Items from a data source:

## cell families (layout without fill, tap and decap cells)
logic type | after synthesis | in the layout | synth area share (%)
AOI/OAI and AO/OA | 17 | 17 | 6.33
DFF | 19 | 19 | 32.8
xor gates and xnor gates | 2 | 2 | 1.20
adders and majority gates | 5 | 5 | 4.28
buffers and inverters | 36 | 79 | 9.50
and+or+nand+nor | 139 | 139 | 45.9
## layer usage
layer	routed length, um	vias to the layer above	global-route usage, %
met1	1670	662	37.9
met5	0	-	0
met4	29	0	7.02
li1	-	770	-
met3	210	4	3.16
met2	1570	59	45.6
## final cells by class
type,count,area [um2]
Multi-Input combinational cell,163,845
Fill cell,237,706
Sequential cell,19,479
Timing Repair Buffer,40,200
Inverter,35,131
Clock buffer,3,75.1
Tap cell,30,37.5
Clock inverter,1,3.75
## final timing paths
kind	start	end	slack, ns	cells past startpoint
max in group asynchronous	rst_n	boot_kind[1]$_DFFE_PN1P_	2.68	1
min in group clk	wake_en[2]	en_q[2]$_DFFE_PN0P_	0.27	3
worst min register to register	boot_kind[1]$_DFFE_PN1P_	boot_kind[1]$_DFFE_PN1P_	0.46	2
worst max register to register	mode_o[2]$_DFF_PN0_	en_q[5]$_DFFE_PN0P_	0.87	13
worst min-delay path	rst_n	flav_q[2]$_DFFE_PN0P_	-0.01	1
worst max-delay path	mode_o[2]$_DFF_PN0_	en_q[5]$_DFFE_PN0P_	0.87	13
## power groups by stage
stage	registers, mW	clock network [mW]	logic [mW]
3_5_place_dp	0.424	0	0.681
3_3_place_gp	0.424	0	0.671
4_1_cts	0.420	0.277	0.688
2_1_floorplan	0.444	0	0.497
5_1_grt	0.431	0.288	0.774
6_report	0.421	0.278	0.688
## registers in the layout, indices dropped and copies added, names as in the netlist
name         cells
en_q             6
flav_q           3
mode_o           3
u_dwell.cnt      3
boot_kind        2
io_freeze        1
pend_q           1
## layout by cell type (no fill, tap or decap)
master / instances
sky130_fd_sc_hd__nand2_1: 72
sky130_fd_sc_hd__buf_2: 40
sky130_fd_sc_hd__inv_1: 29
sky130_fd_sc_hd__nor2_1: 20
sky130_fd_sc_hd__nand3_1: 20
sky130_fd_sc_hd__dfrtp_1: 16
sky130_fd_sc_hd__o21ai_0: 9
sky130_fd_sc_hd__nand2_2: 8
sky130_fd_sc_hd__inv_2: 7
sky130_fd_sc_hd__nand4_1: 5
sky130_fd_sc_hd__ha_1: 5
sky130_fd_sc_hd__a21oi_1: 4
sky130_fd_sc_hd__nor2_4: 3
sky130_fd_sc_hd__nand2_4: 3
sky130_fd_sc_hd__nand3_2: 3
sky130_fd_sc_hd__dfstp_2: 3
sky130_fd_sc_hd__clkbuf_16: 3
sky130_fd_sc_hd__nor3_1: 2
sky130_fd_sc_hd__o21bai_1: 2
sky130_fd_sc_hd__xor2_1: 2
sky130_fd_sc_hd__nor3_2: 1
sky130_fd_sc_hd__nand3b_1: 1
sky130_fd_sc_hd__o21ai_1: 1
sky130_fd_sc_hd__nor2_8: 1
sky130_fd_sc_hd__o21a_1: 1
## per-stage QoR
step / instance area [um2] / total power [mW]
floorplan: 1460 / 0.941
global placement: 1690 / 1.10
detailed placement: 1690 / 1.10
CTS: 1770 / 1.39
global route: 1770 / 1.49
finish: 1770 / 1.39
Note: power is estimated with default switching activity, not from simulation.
`config.mk`:
```
export PLATFORM = sky130hd
export DESIGN_NAME = can_bit_timing
export DESIGN_NICKNAME = d
export VERILOG_FILES = /design/src/rtl/can_bt_pkg.sv /design/src/rtl/can_bt_cfg.sv /design/src/rtl/can_bt_sampler.sv /design/src/rtl/can_bt_seq.sv /design/src/rtl/can_bit_timing.sv
export SDC_FILE = /design/constraint.sdc
export NUM_CORES = 1
export LEC_CHECK = 0
export CORE_MARGIN = 1
export CORE_UTILIZATION = 27
export CTS_BUF_LIST = sky130_fd_sc_hd__clkbuf_4
export DETAILED_ROUTE_END_ITERATION = 10
export GPL_TIMING_DRIVEN = 0
export SKIP_LAST_GASP = 1
export SLEW_MARGIN = 30
export SYNTH_ARGS = -nofsm -noshare
export SYNTH_HDL_FRONTEND = slang
export SYNTH_SLANG_ARGS = --single-unit
export TNS_END_PERCENT = 5
```
`constraint.sdc`:
```
create_clock -name clk_i -period 5.2 [get_ports clk_i]
set_clock_uncertainty 0.2 [all_clocks]
set_input_delay 0.52 -clock clk_i [delete_from_list [all_inputs] [get_ports clk_i]]
set_output_delay 0.52 -clock clk_i [all_outputs]
set_load 0.1 [all_outputs]
```
--- src/rtl/i2c_wake_pkg.sv ---
`timescale 1ns/1ps
package i2c_wake_pkg;
  localparam int ADDR_W    = 7;
  localparam int BYTE_W    = ADDR_W + 1;
  localparam int EXT_W     = 5;
  localparam logic [EXT_W-1:0] EXT_PREFIX = 5'b11110;
  localparam int REG_W     = 8;
  localparam int WAKE_BIT  = 0;
  localparam int SCL_BIT   = 1;
  localparam int SDA_BIT   = 2;
  localparam int CFG_LO    = 3;
  localparam int CFG_W     = 2;

  typedef enum logic [2:0] {
    ST_IDLE, ST_ADDR, ST_ACK_PEND, ST_ACK, ST_HOLD, ST_SKIP
  } addr_state_e;
endpackage

--- src/rtl/i2c_bus_mon.sv ---
`timescale 1ns/1ps
module i2c_bus_mon #(
  parameter int SYNC_STAGES = 2
) (
  input  logic clk_i,
  input  logic rst_ni,
  input  logic scl_i,
  input  logic sda_i,
  output logic scl_o,
  output logic sda_o,
  output logic scl_rise_o,
  output logic scl_fall_o,
  output logic start_o,
  output logic stop_o,
  output logic busy_o
);
  logic [SYNC_STAGES-1:0] scl_sync, sda_sync;
  logic scl_q, sda_q;

  generate
    if (SYNC_STAGES == 1) begin : g_one
      always_ff @(posedge clk_i or negedge rst_ni) begin
        if (!rst_ni) begin
          scl_sync <= '1;
          sda_sync <= '1;
        end else begin
          scl_sync <= scl_i;
          sda_sync <= sda_i;
        end
      end
    end else begin : g_many
      always_ff @(posedge clk_i or negedge rst_ni) begin
        if (!rst_ni) begin
          scl_sync <= '1;
          sda_sync <= '1;
        end else begin
          scl_sync <= {scl_sync[SYNC_STAGES-2:0], scl_i};
          sda_sync <= {sda_sync[SYNC_STAGES-2:0], sda_i};
        end
      end
    end
  endgenerate

  assign scl_o = scl_sync[SYNC_STAGES-1];
  assign sda_o = sda_sync[SYNC_STAGES-1];

  always_ff @(posedge clk_i or negedge rst_ni) begin
    if (!rst_ni) begin
      scl_q <= 1'b1;
      sda_q <= 1'b1;
    end else begin
      scl_q <= scl_o;
      sda_q <= sda_o;
    end
  end

  assign scl_rise_o = scl_o & ~scl_q;
  assign scl_fall_o = ~scl_o & scl_q;
  assign start_o    = scl_o & scl_q & sda_q & ~sda_o;
  assign stop_o     = scl_o & scl_q & ~sda_q & sda_o;

  always_ff @(posedge clk_i or negedge rst_ni) begin
    if (!rst_ni)      busy_o <= 1'b0;
    else if (start_o) busy_o <= 1'b1;
    else if (stop_o)  busy_o <= 1'b0;
  end
endmodule

--- src/rtl/i2c_addr_unit.sv ---
`timescale 1ns/1ps
module i2c_addr_unit
  import i2c_wake_pkg::*;
(
  input  logic              clk_i,
  input  logic              rst_ni,
  input  logic              sda_i,
  input  logic              scl_rise_i,
  input  logic              scl_fall_i,
  input  logic              start_i,
  input  logic              stop_i,
  input  logic              armed_i,
  input  logic [ADDR_W-1:0] own_addr_i,
  output logic              hit_o,
  output logic              wake_o,
  output logic              sda_ack_o,
  output logic              scl_hold_o
);
  localparam int CNT_W = $clog2(BYTE_W);

  addr_state_e        state;
  logic [BYTE_W-1:0]  shreg;
  logic [CNT_W-1:0]   bit_cnt;
  logic [BYTE_W-1:0]  byte_now;
  logic               own_hit, ext_hit;

  assign byte_now = {shreg[BYTE_W-2:0], sda_i};
  assign own_hit  = byte_now[BYTE_W-1:1] == own_addr_i;
  assign ext_hit  = byte_now[BYTE_W-1 -: EXT_W] == EXT_PREFIX;

  always_ff @(posedge clk_i or negedge rst_ni) begin
    if (!rst_ni) begin
      state   <= ST_IDLE;
      shreg   <= '0;
      bit_cnt <= '0;
      hit_o   <= 1'b0;
      wake_o  <= 1'b0;
    end else begin
      wake_o <= 1'b0;
      if (start_i) begin
        state   <= ST_ADDR;
        bit_cnt <= '0;
        hit_o   <= 1'b0;
      end else if (stop_i) begin
        state <= ST_IDLE;
        hit_o <= 1'b0;
      end else begin
        unique case (state)
          ST_ADDR: if (scl_rise_i) begin
            shreg   <= byte_now;
            bit_cnt <= bit_cnt + 1'b1;
            if (bit_cnt == CNT_W'(BYTE_W-1)) begin
              if (armed_i && (own_hit || ext_hit)) begin
                state <= ST_ACK_PEND;
                hit_o <= 1'b1;
              end else begin
                state <= ST_SKIP;
              end
            end
          end
          ST_ACK_PEND: if (scl_fall_i) state <= ST_ACK;
          ST_ACK: if (scl_fall_i) begin
            state  <= ST_HOLD;
            wake_o <= 1'b1;
          end
          ST_HOLD: if (!armed_i) state <= ST_SKIP;
          default: ;
        endcase
      end
    end
  end

  assign sda_ack_o  = state == ST_ACK;
  assign scl_hold_o = state == ST_HOLD;
endmodule

--- src/rtl/i2c_wake_regs.sv ---
`timescale 1ns/1ps
module i2c_wake_regs
  import i2c_wake_pkg::*;
#(
  parameter int READY_CLKS = 3
) (
  input  logic             clk_i,
  input  logic             rst_ni,
  input  logic             we_i,
  input  logic             wake_wr_i,
  input  logic [CFG_W-1:0] cfg_wr_i,
  input  logic             iface_en_i,
  input  logic             is_master_i,
  input  logic             bus_busy_i,
  input  logic             hit_i,
  input  logic             wake_i,
  input  logic             start_i,
  input  logic             stop_i,
  output logic             wake_en_o,
  output logic [CFG_W-1:0] cfg_o,
  output logic             ready_o,
  output logic             inhibit_o
);
  localparam int RC_W = $clog2(READY_CLKS + 1);

  logic [RC_W-1:0] rdy_cnt;
  logic            woke;
  logic            arm_ok;

  assign arm_ok = !is_master_i && !bus_busy_i && !hit_i;

  always_ff @(posedge clk_i or negedge rst_ni) begin
    if (!rst_ni) begin
      wake_en_o <= 1'b0;
      cfg_o     <= '0;
      rdy_cnt   <= '0;
      woke      <= 1'b0;
      inhibit_o <= 1'b0;
    end else begin
      if (wake_en_o && rdy_cnt != RC_W'(READY_CLKS)) rdy_cnt <= rdy_cnt + 1'b1;
      if (wake_i) woke <= 1'b1;
      if (start_i || stop_i) inhibit_o <= 1'b0;
      if (we_i) begin
        if (!iface_en_i) cfg_o <= cfg_wr_i;
        if (wake_wr_i && !wake_en_o && arm_ok) begin
          wake_en_o <= 1'b1;
          rdy_cnt   <= '0;
          woke      <= 1'b0;
        end else if (!wake_wr_i && wake_en_o) begin
          wake_en_o <= 1'b0;
          if (!woke && !wake_i) inhibit_o <= 1'b1;
        end
      end
    end
  end

  assign ready_o = wake_en_o && rdy_cnt == RC_W'(READY_CLKS);
endmodule

--- src/rtl/i2c_wake_ctrl.sv ---
`timescale 1ns/1ps
module i2c_wake_ctrl
  import i2c_wake_pkg::*;
#(
  parameter int SYNC_STAGES = 2,
  parameter int READY_CLKS  = 3
) (
  input  logic              clk_i,
  input  logic              rst_ni,
  input  logic              scl_i,
  input  logic              sda_i,
  input  logic [ADDR_W-1:0] own_addr_i,
  input  logic              iface_en_i,
  input  logic              is_master_i,
  input  logic              stop_ie_i,
  input  logic              reg_we_i,
  input  logic [REG_W-1:0]  reg_wdata_i,
  output logic [REG_W-1:0]  reg_rdata_o,
  input  logic              start_req_i,
  output logic              start_grant_o,
  output logic              wake_irq_o,
  output logic              stop_irq_o,
  output logic              scl_hold_o,
  output logic              sda_ack_o,
  output logic              stop_ready_o
);
  logic scl_s, sda_s, scl_rise, scl_fall, start_det, stop_det, bus_busy;
  logic hit, wake_en, master_inhibit;
  logic [CFG_W-1:0] cfg;

  i2c_bus_mon #(.SYNC_STAGES(SYNC_STAGES)) u_mon (
    .clk_i, .rst_ni, .scl_i, .sda_i,
    .scl_o(scl_s), .sda_o(sda_s), .scl_rise_o(scl_rise), .scl_fall_o(scl_fall),
    .start_o(start_det), .stop_o(stop_det), .busy_o(bus_busy)
  );

  i2c_addr_unit u_addr (
    .clk_i, .rst_ni, .sda_i(sda_s), .scl_rise_i(scl_rise), .scl_fall_i(scl_fall),
    .start_i(start_det), .stop_i(stop_det), .armed_i(wake_en), .own_addr_i,
    .hit_o(hit), .wake_o(wake_irq_o), .sda_ack_o, .scl_hold_o
  );

  i2c_wake_regs #(.READY_CLKS(READY_CLKS)) u_regs (
    .clk_i, .rst_ni, .we_i(reg_we_i), .wake_wr_i(reg_wdata_i[WAKE_BIT]),
    .cfg_wr_i(reg_wdata_i[CFG_LO +: CFG_W]), .iface_en_i, .is_master_i,
    .bus_busy_i(bus_busy), .hit_i(hit), .wake_i(wake_irq_o),
    .start_i(start_det), .stop_i(stop_det), .wake_en_o(wake_en), .cfg_o(cfg),
    .ready_o(stop_ready_o), .inhibit_o(master_inhibit)
  );

  always_ff @(posedge clk_i or negedge rst_ni) begin
    if (!rst_ni) stop_irq_o <= 1'b0;
    else         stop_irq_o <= stop_det && stop_ie_i && !wake_en;
  end

  always_comb begin
    reg_rdata_o                  = '0;
    reg_rdata_o[WAKE_BIT]        = wake_en;
    reg_rdata_o[SCL_BIT]         = scl_s;
    reg_rdata_o[SDA_BIT]         = sda_s;
    reg_rdata_o[CFG_LO +: CFG_W] = cfg;
  end

  assign start_grant_o = start_req_i && !master_inhibit;
endmodule

--- config.mk ---
export PLATFORM = sky130hd
export DESIGN_NAME = i2c_wake_ctrl
export DESIGN_NICKNAME = d
export VERILOG_FILES = /design/src/rtl/i2c_wake_pkg.sv /design/src/rtl/i2c_bus_mon.sv /design/src/rtl/i2c_addr_unit.sv /design/src/rtl/i2c_wake_regs.sv /design/src/rtl/i2c_wake_ctrl.sv
export SDC_FILE = /design/constraint.sdc
export NUM_CORES = 1
export LEC_CHECK = 0
export CAP_MARGIN = 20
export CORE_MARGIN = 2
export CORE_UTILIZATION = 43
export CTS_CLUSTER_SIZE = 30
export DETAILED_ROUTE_END_ITERATION = 10
export PLACE_DENSITY_LB_ADDON = 0.1
export SLEW_MARGIN = 20
export SYNTH_ARGS = -nofsm -noshare
export SYNTH_HDL_FRONTEND = slang
export SYNTH_SLANG_ARGS = --single-unit
--- constraint.sdc ---
create_clock -name clk_i -period 1.7 [get_ports clk_i]
set_clock_uncertainty 0.1 [all_clocks]
set_input_delay 0.255 -clock clk_i [delete_from_list [all_inputs] [get_ports clk_i]]
set_output_delay 0.255 -clock clk_i [all_outputs]
set_load 0.005 [all_outputs]
### Word-level counts from Yosys, hierarchy flattened

Cells that the tools add are included.

| storage, ports and cells | value |
|---|---|
| bits in registers | 30 |
| input bits | 24 |
| output and inout port bits | 14 |
| logic and storage cells | 122 |

| cells by class | value |
|---|---|
| $add $sub $neg | 2 |
| equal/unequal tests | 15 |
| mux-type cells | 38 |
| bitwise operators | 14 |
| reduce and logical (&&, ||, !) cells | 37 |

Operator list:

| kind | number |
|---|---|
| 2-to-1 mux 3 bit | 12 |
| 2-to-1 mux 1 bit | 22 |
| logical AND 1 bit | 12 |
| != test 4 x 3 -> 1 bit, second input constant | 3 |
| one-hot mux 3 bit (4 select lines) | 1 |
| nonzero test 3 bit | 4 |
| logical NOT 1 bit | 8 |
| AND reduction 4 bit | 2 |
| nonzero test 2 bit | 4 |
| AND 1 bit | 7 |
| equality test 7 bit | 1 |
| NOT 1 bit | 7 |
| equality test 3 x 2 -> 1 bit, second input constant | 2 |
| equality test 3 bit, second input constant | 2 |
| 2-to-1 mux 2 bit | 3 |
| AND reduction 6 bit | 1 |
| nonzero test 6 bit | 1 |
| equality test 5 bit, second input constant | 1 |
| != test 4 x 1 -> 1 bit, second input constant | 1 |
| != test 4 x 2 -> 1 bit, second input constant | 1 |
| AND reduction 2 bit | 2 |
| adder 3 x 1 -> 3 bit, second input constant | 1 |
| equality test 3 x 1 -> 1 bit, second input constant | 1 |
| AND reduction 3 bit | 1 |
| 5 further kinds | 6 |

### Longest topological paths before layout

Gate-level depths: netlist (run 1).

| logic depth | value |
|---|---|
| depth in word-level cells | 9 |
| mapped depth | 7 |
| depth with buffers taken out | 5 |

### By module

From an unflattened synthesis (run 1), not the netlist that was laid out.

| second synthesis, totals | value |
|---|---|
| cells, all modules | 123 |
| area, all modules | 1,442.6 um^2 |

Modules (own cells, without submodules):

| module | times used | cells an instance | area each (um^2) | sequential area each (um^2) |
|---|---|---|---|---|
| i2c_addr_unit | 1 | 71 | 797.0 | 375.4 |
| i2c_wake_regs | 1 | 26 | 325.3 | 175.2 |
| i2c_bus_mon | 1 | 16 | 231.5 | 182.7 |
| i2c_wake_ctrl | 1 | 10 | 88.8 | 25.0 |

### Worst setup path before layout (run 1)

Ideal clock, no wire load.

| timing path | value |
|---|---|
| path kind | flip-flop to flip-flop |
| start | register u_mon.scl_q |
| end | register u_addr.state[0] |
| library setup time | 126 ps |
| data arrival time | 1,538 ps |
| data required time | 1,474 ps |
| setup slack | -64 ps |
| cell stages (with the launch flop) | 5 |
| path buffers | 1 |
| clock period less this slack | 1,764 ps |
| cell sequence | dfstp_2 -> and4b_1 -> buf_4 -> a221o_2 -> o32a_1 |

| on the way | value |
|---|---|
| word-level cells in the longest chain between the ends | 5 |
| elaborated cells on any way between the ends | 17 |
| classes of those cells | eq/ne: 5; mux: 2; bitwise: 8; reduce/logical: 2 |

RTL lines:

| item | RTL line | RTL |
|---|---|---|
| start: declaration | i2c_bus_mon.sv:18 | `logic scl_q, sda_q;` |
| start signal: assignment | i2c_bus_mon.sv:52 | `scl_q <= scl_o;` |
| AND 1 bit | i2c_bus_mon.sv:59, i2c_bus_mon.sv:60 |  |
| AND 1 bit (on tied branches) (2 in a row) | i2c_bus_mon.sv:60, i2c_bus_mon.sv:59 |  |
| != test 4 x 2 -> 1 bit (no line), or another cell as far along | -- |  |
| AND reduction 6 bit (no line) / 2-to-1 mux 3 bit (equally long branches) | -- |  |
| end signal: assignment | i2c_addr_unit.sv:33 | `state <= ST_IDLE;` |
| end signal: assignment | i2c_addr_unit.sv:41 | `state <= ST_ADDR;` |
| end signal: assignment | i2c_addr_unit.sv:45 | `state <= ST_IDLE;` |
| end: declaration | i2c_addr_unit.sv:21 | `addr_state_e state;` |

Several ways; a longest one is shown, not always the timed one.
A chain may end at the register's enable or synchronous reset.

### Final worst setup path (run 1)

| timing path | value |
|---|---|
| start | register u_addr.bit_cnt[1] |
| end | register u_addr.state[2] |

| on the way | value |
|---|---|
| word-level cells in the longest chain between the ends | 3 |

RTL lines:

| item | RTL line | RTL |
|---|---|---|
| start: declaration | i2c_addr_unit.sv:23 | `logic [CNT_W-1:0] bit_cnt;` |
| start signal: assignment | i2c_addr_unit.sv:51 | `bit_cnt <= bit_cnt + 1'b1;` |
| equality test 3 bit | i2c_addr_unit.sv:52 | `if (bit_cnt == CNT_W'(BYTE_W-1)) begin` |
| != test 4 x 2 -> 1 bit (no line) | -- |  |
| AND reduction 6 bit (no line) | -- |  |
| end signal: assignment | i2c_addr_unit.sv:54 | `state <= ST_ACK_PEND;` |
| end signal: assignment | i2c_addr_unit.sv:57 | `state <= ST_SKIP;` |
| end signal: assignment | i2c_addr_unit.sv:61 | `ST_ACK_PEND: if (scl_fall_i) state <= ST_ACK;` |

Every way passes these cells.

Try it — Copy the records above exactly, please, but only from the first line through the line containing "max in group".

Task response —
## cell families (layout without fill, tap and decap cells)
logic type | after synthesis | in the layout | synth area share (%)
AOI/OAI and AO/OA | 17 | 17 | 6.33
DFF | 19 | 19 | 32.8
xor gates and xnor gates | 2 | 2 | 1.20
adders and majority gates | 5 | 5 | 4.28
buffers and inverters | 36 | 79 | 9.50
and+or+nand+nor | 139 | 139 | 45.9
## layer usage
layer	routed length, um	vias to the layer above	global-route usage, %
met1	1670	662	37.9
met5	0	-	0
met4	29	0	7.02
li1	-	770	-
met3	210	4	3.16
met2	1570	59	45.6
## final cells by class
type,count,area [um2]
Multi-Input combinational cell,163,845
Fill cell,237,706
Sequential cell,19,479
Timing Repair Buffer,40,200
Inverter,35,131
Clock buffer,3,75.1
Tap cell,30,37.5
Clock inverter,1,3.75
## final timing paths
kind	start	end	slack, ns	cells past startpoint
max in group asynchronous	rst_n	boot_kind[1]$_DFFE_PN1P_	2.68	1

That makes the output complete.